A Life in a Year – 21st February, The Evil Nazis and a visit to Auschwitz

As part of their ‘Final Solution’ the Nazis planned to remove permanently anyone that they couldn’t get along with as neighbours and on 21st February 1940 they began preparing plans for the notorious concentration and killing camp at Auschwitz in Poland.

When I visited the place in December 2006 I wasn’t quite sure what to expect and I confess to being a little apprehensive at the beginning of the tour especially when a cold wind seemed to blow across our faces at the very moment we passed through the infamous gates of the camp; or perhaps I just imagined it?  There is a story that no birds fly across the camp but I did see a solitary crow passing by so I presumed that this was indeed just a bit of folklore.  I didn’t see any more however.

It wasn’t quite what we expected to see, instead of the wooden barracks that we had imagined these were three storey brick buildings that looked quite comfortable and this didn’t seem wholly consistent with the truth of the horrors that took place here.  One million, six hundred thousand people killed as part of the Nazi’s ‘final solution’ including one million Jews, seventy-five thousand Poles and twenty-five thousand gypsies!  Just imagine that!
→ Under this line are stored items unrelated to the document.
== job 8032 ==
// TOP_VIEW
module TOP_VIEW#(parameter alu_width =16)
(
  input wire [alu_width-1:0]    A,B,
  input wire                    clk,rst,
  input wire [3:0]              alu_fun,
  output wire                   arith_flag,carry_out,logic_flag,comp_flag,shift_flag,
  output wire [alu_width-1:0]   arith_out,logic_out,comp_out,shift_out
  );
wire                  comp_enable ;
wire                  shift_enable ;
wire                  logic_enable ;
wire                  arith_enable ;
  DECODER_UNIT U_decoder(
  .alu_fun(alu_fun[3:2]),
  .arith_enable(arith_enable),
  .logic_enable(logic_enable),
  .shift_enable(shift_enable),
  .comp_enable(comp_enable)
  );
  ARITHMATIC_UNIT U_arithmatic(
  .A(A),
  .arith_enable(arith_enable),
  .B(B),
  .clk(clk),
  .rst(rst),
  .alu_fun(alu_fun[1:0]),
  .arith_out(arith_out),
  .arith_flag(arith_flag),
  .carry_out(carry_out)
  );
   LOGIC_UNIT U_logic(
  .A(A),
  .logic_enable(logic_enable),
  .B(B),
  .clk(clk),
  .rst(rst),
  .alu_fun(alu_fun[1:0]),
  .logic_out(logic_out),
  .logic_flag(logic_flag)
   );
   comparsion_unit U_comp (
  ...
Settings: LEC_CHECK=0, ABC_AREA=1, CAP_MARGIN=20, CORE_MARGIN=2, CORE_UTILIZATION=60, CTS_CLUSTER_DIAMETER=294, CTS_CLUSTER_SIZE=96, PLACE_DENSITY=0.36, SLEW_MARGIN=20, TNS_END_PERCENT=10; clock period 19.5 ns.
run.sh (not shown) runs the stock make flow with config.mk's settings and CLKGATE_MAP_FILE=.
[job 8032] flow finished | final checks: failed | reasons: negative setup slack
The inputs of job 1722 differ from those of job 8032 as listed below.
- changing CORE_UTILIZATION from 60 to 40
- removing TNS_END_PERCENT (formerly 10)
- removing CTS_CLUSTER_SIZE (formerly 96)
- removing PLACE_DENSITY (formerly 0.36)
- removing CTS_CLUSTER_DIAMETER (formerly 294)
- removing ABC_AREA (formerly 1)
- changing the clock period (ns, I/O delays scaled along) from 19.5 to 15.4
==> comparison <==
- Although job 1722 finished all stages, its layout failed final checks on negative setup slack.
- Going from job 8032 to job 1722, synthesized cell count shrank by more than 10%.
- As far as clock transition at the registers of the reported paths is concerned, job 1722 and job 8032 perform about the same.
- In the reports for job 8032 and job 1722, the smaller sequential portion of the cell area belongs to job 1722.
- In the reports for job 8032 and job 1722, the smaller transition time at the pin with the least slew margin belongs to job 8032.
- Summary of job 1722 over job 8032: area of all placed cells without fillers picked up an extra 8.9%, final weighted congestion in routability-driven placement lost 0.095, clock distribution area overhead in the final layout neither gained nor lost much, starting utilization of the core area lost 20 points.
For job 2664, these inputs were changed with respect to job 1722:
- the clock period (ns, I/O delays scaled along) now 35.1, was 15.4
Findings:
Lower first-iteration DRC count was reported by job 1722, not job 2664. In job 2664 the post-placement cell area turned out 3600 um2 lower than in job 1722. Looking at clock distribution area overhead in the final layout, job 2664 sits above job 1722. Share of power burned in the clock network came out higher on job 2664 than on job 1722. For combinational power, dividing the value from job 2664 by the value from job 1722 gives 0.38. Comparing job 1722 and job 2664, the higher first-pass iteration count of the detailed router was measured on job 1722. Summary: with job 1722 as the reference, post-route standard cell area excluding fillers in job 2664 moved down by more than 10%. Job 2664 | status: complete | timing, DRC, antenna: pass. Summary — required time of the critical path, job 2664 relative to job 1722: higher, by 19.69 ns. Taking job 1722 as the reference, in job 2664 met1 layer usage reported by global route decreased 3.2 points; setup TNS higher.

---

== alpha ==
TOP_VIEW again, from the RTL that the note above started with.
clock: 49.3 ns
lec_check: 0
abc_area: 0
cap_margin: 30
cell_pad_in_sites_detail_placement: 0
cell_pad_in_sites_global_placement: 2
core_margin: 4
core_utilization: 36
cts_cluster_size: 62
gpl_routability_driven: 0
gpl_timing_driven: 1
hold_slack_margin: 0.05
max_routing_layer: met4
min_routing_layer: met1
place_density: 0.92
setup_slack_margin: 4.3
slew_margin: 10
--- input diff alpha..beta ---
- removing MIN_ROUTING_LAYER (formerly met1)
- removing PLACE_DENSITY (formerly 0.92)
- removing CTS_CLUSTER_SIZE (formerly 62)
- changing CORE_MARGIN from 4 to 8
- removing CELL_PAD_IN_SITES_GLOBAL_PLACEMENT (formerly 2)
- removing SETUP_SLACK_MARGIN (formerly 4.3)
- changing SLEW_MARGIN from 10 to 20
- removing GPL_TIMING_DRIVEN (formerly 1)
- removing HOLD_SLACK_MARGIN (formerly 0.05)
- removing ABC_AREA (formerly 0)
- removing CELL_PAD_IN_SITES_DETAIL_PLACEMENT (formerly 0)
- removing MAX_ROUTING_LAYER (formerly met4)
- changing CAP_MARGIN from 30 to 20
- removing GPL_ROUTABILITY_DRIVEN (formerly 0)
- setting CORE_ASPECT_RATIO to 0.5 for the first time
- changing CORE_UTILIZATION from 36 to 60
- changing the clock period (ns, I/O delays scaled along) from 49.3 to 36.0
Results
beta went all the way through synthesis, placement and routing and the layout is clean on timing, DRC and antenna. Going from alpha to beta, clock network fraction of total power saw a decrease, count of cells resized by post-cts repair saw an increase, non-clock buffer count saw an increase, number of cells in the yosys synthesis report saw little to no change, met2 track demand over resource in global routing saw an increase. Between beta and alpha, the number of global-route vias before repair does not differ in any meaningful way. Relative area change from synthesis to final layout, beta and alpha, higher one = beta. Relative to alpha, the width of the chip measured on beta has increased by more than 10%. As far as clock distribution area overhead in the final layout is concerned, beta and alpha perform about the same. The via-per-instance ratio in alpha is 0.906 times that in beta. First-pass GRT wire length down 1.3% in beta wrt alpha.
Edits applied to the flow inputs when going from beta to gamma:
- CORE_UTILIZATION now 40, was 60
- CORE_ASPECT_RATIO no longer set, was 0.5
- CORE_MARGIN now 2, was 8
- CTS_CLUSTER_DIAMETER now 20, previously not set
- SETUP_SLACK_MARGIN now 5.0, previously not set
- MAX_ROUTING_LAYER now met4, previously not set
[summary]
- Comparing beta and gamma, the higher post-synthesis to final-layout area growth was measured on gamma.
- Largest net degree at the start of global routing for gamma: about 10% up relative to beta
- Initial antenna violation count, beta and gamma: higher on gamma
- [compare] base=beta new=gamma: sequential power essentially unchanged; global-route usage decreased 3.0 points; hold slack essentially unchanged; floorplan die area increased 28%; power increased 4.7%.
Input changes introduced in delta (baseline for comparison: gamma):
- an added GPL_ROUTABILITY_DRIVEN of 0
- a deleted SETUP_SLACK_MARGIN that had been 5.0
- an added CELL_PAD_IN_SITES_GLOBAL_PLACEMENT of 2
- a change of CORE_UTILIZATION from 40 to 60
- an added MIN_ROUTING_LAYER of met2
- an added CELL_PAD_IN_SITES_DETAIL_PLACEMENT of 2
- a deleted CTS_CLUSTER_DIAMETER that had been 20
Results
- Comparing gamma against delta, there is no change at all in chip area from the yosys synthesis statistics.
- The flow ran to completion for all of gamma and delta but delta, which stopped partway.
- delta failed in global placement without I/O with GPL-0301.
- Die height (delta vs. gamma) decreases by more than 10%
- Diff gamma -> delta: area fraction in full adders, half adders and majority gates neither gained nor lost much; die size lost about 33%; core utilization before placement picked up an extra 20 points.
Power figures rest on the tool's default switching activity, not on a simulated workload.
$ cat design/flow/design.v
`timescale 1ns/1ps
`default_nettype none
module multiplier #(parameter WIDTH=256) (
    input wire clk_in,
    input wire rst_in,
    input wire [WIDTH-1:0] a_in,
    input wire [WIDTH-1:0] b_in,
    input wire valid_in,
    output logic [WIDTH*2-1:0] c_out,
    output logic valid_out,
    output logic busy_out
    );
    typedef enum {IDLE=0,COMPUTING=1,DONE=2} fsm_state;
    fsm_state state;
    logic [$clog2(WIDTH)-1:0] index;
    always_ff @(posedge clk_in) begin
        if (rst_in) begin
            c_out <= 0;
            index <= 0;
            state <= IDLE;
            valid_out <= 0;
            busy_out <= 0;
        end else begin
            case (state)
                IDLE: begin
                    if (valid_in) begin
                        c_out <= 0;
                        index <= 0;
                        state <= COMPUTING;
                        busy_out <= 1;
                    end
                end
                COMPUTING: begin
                    if (b_in[index] == 1'b1) begin
                        c_out <= c_out + (a_in << index);  
                    end
                    if (index == WIDTH-1) begin
                        valid_out <= 1;
                        busy_out <= 0;
                        state <= DONE;
                    end
                    index <= index+1;
                end
                DONE: begin
                    valid_out <= 0;
                    state <= IDLE;
                end
            endcase
        end
    end
endmodule
`default_nettype wire
`timescale 1ns/1ps
`default_nettype none
module mont_reduction #(parameter WIDTH=512)
    (input wire clk_in,
     input wire rst_in,
     input wire [WIDTH*2:0] x_mont,
     input wire [WIDTH-1:0] N,
     input wire [WIDTH:0] R,  
     input wire [WIDTH-1:0] N_prime,  
     input wire valid_in,
     output logic [WIDTH-1:0] x_out,
     output logic valid_out,
     output logic busy_out
    );
    logic [WIDTH:0] R_length;
    assign R_length = WIDTH;
    logic signed [WIDTH:0] m;
    logic signed [WIDTH*2:0] t;
    logic mult_valid_in, mult_valid_out, mult_busy;
    logic [WIDTH:0] mult_a, mult_b;
    logic [WIDTH*2+1:0] mult_out;
    multiplier #(.WIDTH(WIDTH+1))
     multiplier(
        .clk_in(clk_in),
        .rst_in(rst_in),
        .a_in(mult_a),
        .b_in(mult_b),
        .valid_in(mult_valid_in),
        .c_out(mult_out),
        .valid_out(mult_valid_out),
        .busy_out(mult_busy)
     );
    typedef enum  {IDLE=0,FIRST_OP=1,SETUP_SECOND=2,SECOND_OP=3,CHECK=4,DONE=5} fsm_state;
    fsm_state state;
    always_ff @(posedge clk_in) begin 
        if (rst_in) begin
            m <= 0;
            t <= 0;
            state <= IDLE;
            busy_out <= 1'b0;
            valid_out <= 1'b0;
            mult_valid_in <= 1'b0;
        end else begin
            case (state)
                IDLE: begin
                    if (valid_in) begin
                        mult_a <= x_mont[WIDTH:0];
                        mult_b <= N_prime;
                        mult_valid_in <= 1'b1;
                        state <= FIRST_OP;
                        busy_out <= 1'b1;
                    end
                end 
                FIRST_OP: begin
                    if (mult_valid_out) begin
                        state <= SETUP_SECOND;
                        m <= mult_out[WIDTH-1:0];
                    end
                    mult_valid_in <= 1'b0;
                end
                SETUP_SECOND: begin
                    mult_a <= m;
                    mult_b <= {1'b0,N};
                    mult_valid_in <= 1'b1;
                    state <= SECOND_OP;
                end
                SECOND_OP: begin
                    if (mult_valid_out) begin
                        t <= $signed({1'b0,x_mont}) - $signed(mult_out) >>> R_length;
                        state <= CHECK;
                    end
                    mult_valid_in <= 0;
                end
                CHECK: begin
                    if (t < 0) begin
                        x_out <= t + $signed({1'b0,N});
                    end else begin
                        x_out <= t[WIDTH-1:0];
                    end
                    valid_out <= 1'b1;
                    state <= DONE;
                    busy_out <= 1'b0;
                end
                DONE: begin
                    valid_out <= 1'b0;
                    state <= IDLE;
                end
            endcase       
        end
    end
endmodule
`default_nettype wire
`timescale 1ns/1ps
`default_nettype none
module mod_exponent #(parameter WIDTH = 64) (
    input wire clk_in,
    input wire rst_in,
    input wire [WIDTH-1:0] base,
    input wire [WIDTH-1:0] exponent,
    input wire [WIDTH-1:0] modulo,
    input wire [WIDTH-1:0] inv_modulo,  
    input wire [WIDTH:0] R,  
    input wire [WIDTH-1:0] start_product,  
    input wire valid_in,
    input wire ready_in,  
    output logic [WIDTH-1:0] c_out,
    output logic valid_out,
    output logic busy_out
    );
    typedef enum {IDLE=0,COMPUTING=1,DONE=2,UPDATE_PRODUCT=3,REDUCE=5,UPDATE_BASE=4,NEXT=6,LAST_REDUCTION=7,WAITING=8,MULTIPLIER_START=9,MULTIPLIER_DONE=10} states;
    states state;
    logic [WIDTH-1:0] running_product, current_base;
    logic [$clog2(WIDTH)-1:0] current_index;
    logic [WIDTH*2:0] reduce_input1, reduce_input2;
    logic [WIDTH-1:0] reduce_output1, reduce_output2;
    logic finished, finished2;  
        logic mult_valid_in, mult_valid_out, mult_busy;
    logic [WIDTH-1:0] mult_a, mult_b;
    logic [WIDTH*2-1:0] mult_out;
    multiplier #(.WIDTH(WIDTH))
     multiplier(
        .clk_in(clk_in),
        .rst_in(rst_in),
        .a_in(mult_a),
        .b_in(mult_b),
        .valid_in(mult_valid_in),
        .c_out(mult_out),
        .valid_out(mult_valid_out),
        .busy_out(mult_busy)
     );
    logic [WIDTH-1:0] mark_a, mark_b;
    logic [WIDTH*2-1:0] mark_out;
    logic markiplier_valid_in, markiplier_valid_out, markiplier_busy;
    multiplier #(.WIDTH(WIDTH))
     markiplier(.clk_in(clk_in),
                .rst_in(rst_in),
                .a_in(mark_a),
                .b_in(mark_b),
                .valid_in(markiplier_valid_in),
                .c_out(mark_out),
                .valid_out(markiplier_valid_out),
                .busy_out(markiplier_busy)
                );
    logic reduction_valid_in, reduction_valid_out, reduction_busy;
    mont_reduction #(.WIDTH(WIDTH))
     reduction(.clk_in(clk_in),
                .rst_in(rst_in),
                .x_mont(mult_out),
                .N(modulo),
                .R(R),
                .N_prime(inv_modulo),
                .valid_in(mult_valid_out),
                .x_out(reduce_output1),
                .valid_out(reduction_valid_out),
                .busy_out(reduction_busy)
     );
    logic reduction2_valid_in, reduction2_valid_out, reduction2_busy;
    mont_reduction #(.WIDTH(WIDTH))
     reduction2(.clk_in(clk_in),
                .rst_in(rst_in),
                .x_mont(mark_out),
                .N(modulo),
                .R(R),
                .N_prime(inv_modulo),
                .valid_in(markiplier_valid_out),
                .x_out(reduce_output2),
                .valid_out(reduction2_valid_out),
                .busy_out(reduction2_busy)
     );
    always_ff @(posedge clk_in) begin
        if (rst_in) begin
            running_product <= start_product;
            current_index <= 0;
            state <= IDLE;
            busy_out <= 0;
            finished <= 0;
            finished2 <= 0;
            valid_out <= 0;
            mult_valid_in <= 0;
            markiplier_valid_in <= 0;
        end else begin
            case (state)
                IDLE: begin
                    if (valid_in) begin
                        state <= COMPUTING;
                        running_product <= start_product;
                        current_index <= 0;
                        current_base <= base; 
                        busy_out <= 1;
                    end
                end 
                COMPUTING: begin
                    if (exponent[current_index] == 1) begin
                        state <= UPDATE_PRODUCT;
                    end else begin
                        state <= UPDATE_BASE;
                    end
                    finished <= 0;
                end
                UPDATE_BASE: begin
                    mult_a <= current_base;
                    mult_b <= current_base;
                    mult_valid_in <= 1'b1;
                    state <= REDUCE;
                end
                UPDATE_PRODUCT: begin
                    mult_a <= current_base;
                    mult_b <= current_base;
                    mult_valid_in <= 1'b1;
                    mark_a <= current_base;
                    mark_b <= running_product;
                    markiplier_valid_in <= 1'b1;
                    state <= REDUCE;
                end
                REDUCE: begin
                    if (exponent[current_index] == 1) begin
                        if (reduction_valid_out) begin
                            finished <= 1'b1;
                            current_base <= reduce_output1;
                        end
                        if (reduction2_valid_out) begin
                            finished2 <= 1'b1;
                            running_product <= reduce_output2;
                        end
                        if (finished == 1'b1 && finished2 == 1'b1) begin
                            state <= NEXT;
                        end
                        mult_valid_in <= 0;
                        markiplier_valid_in <= 0;
                    end else begin
                        if (reduction_valid_out) begin
                            finished <= 1'b1;
                            current_base <= reduce_output1;
                        end
                        if (finished) begin
                            state <= NEXT;
                        end
                        mult_valid_in <= 0;
                    end
                end
                NEXT: begin
                    current_index <= current_index + 1;
                    if (current_index == WIDTH-1) begin
                        state <= LAST_REDUCTION;
                    end else begin
                        state <= COMPUTING;
                    end
                    finished <= 0;
                end
                LAST_REDUCTION: begin
                    mark_a <= running_product;  
                    mark_b <= 1'b1;
                    markiplier_valid_in <= 1'b1;
                    state <= WAITING;
                end
                WAITING: begin
                    markiplier_valid_in <= 1'b0;
                    if (reduction2_valid_out) begin
                        c_out <= reduce_output2;
                        valid_out <= 1;
                        busy_out <= 0;
                        state <= DONE;
                    end
                end
                DONE: begin
                    if (ready_in) begin 
                        state <= IDLE;
                        valid_out <= 0;
                    end
                end
            endcase
        end
    end
endmodule
`default_nettype wire
==> amber <==
## mips_pipeline
    module mips_pipeline(clk, rst, imem_addr, imem_rdata, dmem_addr, dmem_wdata, dmem_we, dmem_rdata);
Settings: LEC_CHECK=0, ABC_AREA=1, CAP_MARGIN=20, CELL_PAD_IN_SITES_GLOBAL_PLACEMENT=3, CORE_ASPECT_RATIO=1.41, CORE_MARGIN=7, CORE_UTILIZATION=55, MAX_ROUTING_LAYER=met4, MIN_ROUTING_LAYER=met2, PLACE_DENSITY=0.6, SLEW_MARGIN=5; clock period 17.5 ns.
run.sh (not shown) runs the stock make flow with config.mk's settings and CLKGATE_MAP_FILE=.
==> tundra (differences from amber) <==
- ABC_AREA: 1 -> 0
- CAP_MARGIN: 20 -> 10
- CELL_PAD_IN_SITES_GLOBAL_PLACEMENT: 3 -> 1
- CORE_ASPECT_RATIO: 1.41 -> 1.71
- CORE_MARGIN: 7 -> 2
- CORE_UTILIZATION: 55 -> 33
- GPL_TIMING_DRIVEN: unset -> 0
- MAX_ROUTING_LAYER: met4 -> unset
- MIN_ROUTING_LAYER: met2 -> unset
- PLACE_DENSITY: 0.6 -> unset
- SETUP_SLACK_MARGIN: unset -> 1.41
- SLEW_MARGIN: 5 -> 20
- TNS_END_PERCENT: unset -> 45
==> flow/constraint.sdc (replaced) <==
create_clock -name core_clock -period 10.4 [get_ports {clk}]
set_input_delay 2.0800 -clock core_clock [delete_from_list [all_inputs] [get_ports {clk}]]
set_output_delay 2.0800 -clock core_clock [all_outputs]
set_load 0.01 [all_outputs]
==> fjord (differences from amber) <==
- ABC_AREA: 1 -> unset
- CELL_PAD_IN_SITES_GLOBAL_PLACEMENT: 3 -> unset
- CORE_ASPECT_RATIO: 1.41 -> unset
- CORE_MARGIN: 7 -> 2
- CORE_UTILIZATION: 55 -> 72
- CTS_CLUSTER_SIZE: unset -> 25
- HOLD_SLACK_MARGIN: unset -> 0.28
- MAX_ROUTING_LAYER: met4 -> unset
- MIN_ROUTING_LAYER: met2 -> unset
- PLACE_DENSITY: 0.6 -> unset
- PLACE_DENSITY_LB_ADDON: unset -> 0.0
- SETUP_SLACK_MARGIN: unset -> -0.4
- SLEW_MARGIN: 5 -> 20
==> flow/constraint.sdc (replaced) <==
create_clock -name core_clock -period 8.31 [get_ports {clk}]
set_input_delay 1.6620 -clock core_clock [delete_from_list [all_inputs] [get_ports {clk}]]
set_output_delay 1.6620 -clock core_clock [all_outputs]
set_load 0.01 [all_outputs]
==> notes <==
Against tundra, the count of clock-buffer cells in the layout of fjord is higher by 2.
In fjord the critical path depth is lower than in tundra, by 3.
Between tundra and fjord, the lower register-to-register slack is in fjord (gap 610 ps).
In tundra the hold slack is lower than in fjord, by 7.7 ps.
Against fjord, the clock skew of tundra is higher by 6.5 ps.
fjord produced a layout that fails on negative setup slack. amber did not get past 3_1_place_gp_skip_io, error GPL-0301. tundra finished but fails on negative setup slack.
Of fjord and tundra, tundra has the higher cell area (gap 4.5%, measured against tundra).
In fjord the synthesized area is lower than in amber, by 4.0%.
Between tundra and fjord, the lower sequential power is in tundra (gap 21%, measured against fjord).
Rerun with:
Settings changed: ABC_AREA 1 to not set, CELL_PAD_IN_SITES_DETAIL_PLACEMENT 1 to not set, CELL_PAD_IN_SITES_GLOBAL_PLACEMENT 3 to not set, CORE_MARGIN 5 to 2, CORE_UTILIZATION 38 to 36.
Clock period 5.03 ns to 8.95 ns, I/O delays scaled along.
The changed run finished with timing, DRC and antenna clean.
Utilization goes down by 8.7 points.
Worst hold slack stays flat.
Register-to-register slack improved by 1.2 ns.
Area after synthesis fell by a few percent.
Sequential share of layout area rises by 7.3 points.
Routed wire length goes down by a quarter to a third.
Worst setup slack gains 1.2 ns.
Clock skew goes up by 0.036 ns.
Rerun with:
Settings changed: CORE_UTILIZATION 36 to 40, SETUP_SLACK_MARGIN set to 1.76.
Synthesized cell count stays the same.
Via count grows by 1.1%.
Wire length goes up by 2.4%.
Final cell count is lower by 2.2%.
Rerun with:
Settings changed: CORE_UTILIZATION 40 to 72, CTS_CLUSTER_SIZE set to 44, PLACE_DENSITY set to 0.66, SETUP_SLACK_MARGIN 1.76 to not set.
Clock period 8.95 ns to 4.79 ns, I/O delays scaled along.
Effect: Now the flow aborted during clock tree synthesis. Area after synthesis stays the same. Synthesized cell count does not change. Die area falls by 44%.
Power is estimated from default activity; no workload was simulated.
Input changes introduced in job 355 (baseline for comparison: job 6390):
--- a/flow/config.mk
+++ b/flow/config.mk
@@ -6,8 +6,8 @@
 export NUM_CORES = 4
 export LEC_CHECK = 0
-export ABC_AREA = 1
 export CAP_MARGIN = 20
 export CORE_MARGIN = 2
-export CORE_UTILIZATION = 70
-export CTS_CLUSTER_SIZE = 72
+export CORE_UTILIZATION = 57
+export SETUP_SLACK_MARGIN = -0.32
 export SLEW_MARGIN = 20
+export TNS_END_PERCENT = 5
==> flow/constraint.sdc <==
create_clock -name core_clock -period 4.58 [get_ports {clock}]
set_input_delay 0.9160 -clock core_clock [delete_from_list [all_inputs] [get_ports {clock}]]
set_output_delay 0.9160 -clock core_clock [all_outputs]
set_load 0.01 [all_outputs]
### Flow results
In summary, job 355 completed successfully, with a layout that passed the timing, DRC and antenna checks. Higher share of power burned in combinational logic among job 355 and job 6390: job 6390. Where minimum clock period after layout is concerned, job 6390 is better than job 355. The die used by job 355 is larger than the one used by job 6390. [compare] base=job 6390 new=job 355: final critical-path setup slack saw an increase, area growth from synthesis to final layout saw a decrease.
Actually I think it is impossible to imagine that.  When the camp was at its most ruthless efficient they slaughtered four hundred and fifty-eight thousand Hungarian Jews in just three months.  Just three months!  That is slightly over five thousand people a day!  I knew this of course but what I didn’t know is that the monsters actually sold them train tickets to get here. 

Amongst the exhibits were empty Zyclon B canisters, the gas used to murder the prisoners, seven tonnes of human hair from an estimated one hundred and fifty thousand people and part of a grim recycling operation to process it into army uniforms; spectacles, pots and pans, suitcases with return addresses optimistically scrawled on them for identification and most moving of all a display of children’s clothes and possessions.  The owners of these personal belongings all died at the hands of the Nazi’s, a bunch of psychopaths, sadists and thugs all handpicked to administer and run this dreadful place. 

Usually when I am travelling I like the sun to shine and today the sun did shine but this seemed to be somewhat inappropriate, this seemed to me to be a place where the sun should never shine again so that no one ever forgets the enormity of the crime.  We saw the death wall where an unknown number of people were murdered and the prison cells that were positively medieval in their cruelty; the starvation cell, the suffocation cell and the standing in a very confined space with others cell; and there was a display of photographs of the prisoners which in each case showed the dates of admission and of death, on average only three short months. 

Finally we passed through the first gas chamber and crematorium where seven hundred people at a time were gassed to death and this was a horrible place, grey, grim and cold.  All of this took place less than ten years before I was born and my thoughts at this time were how lucky we have been to live a happy life.  I was bought up on tales of the war told to me by my father, but these were always gallant tales about impossibly brave paratroopers and square jawed commandos, about fearless desert rats and valiant fighter pilots, about courageous heroes and stiff upper lips, about medals and honours; I am certain that he never really understood what the war was like in the east.

After a short break we went to the adjacent Birkenau that was a much bigger second camp where people lived in wooden barracks and where most of the killing took place.  This was much more like what we were expecting and so much more familiar to the films we have all seen.  This place was stark and ugly and we saw the platform where selection took place, work camp or death, and looming over all of this was the watchtower that kept guard over this entire evil place. 

The journey back was a time for personal reflection and the coach was eerily quiet as I am sure each visitor tried to make sense of what they had seen.  I am not certain I was able to do that but it was a place I wanted to visit and I’m glad that I did.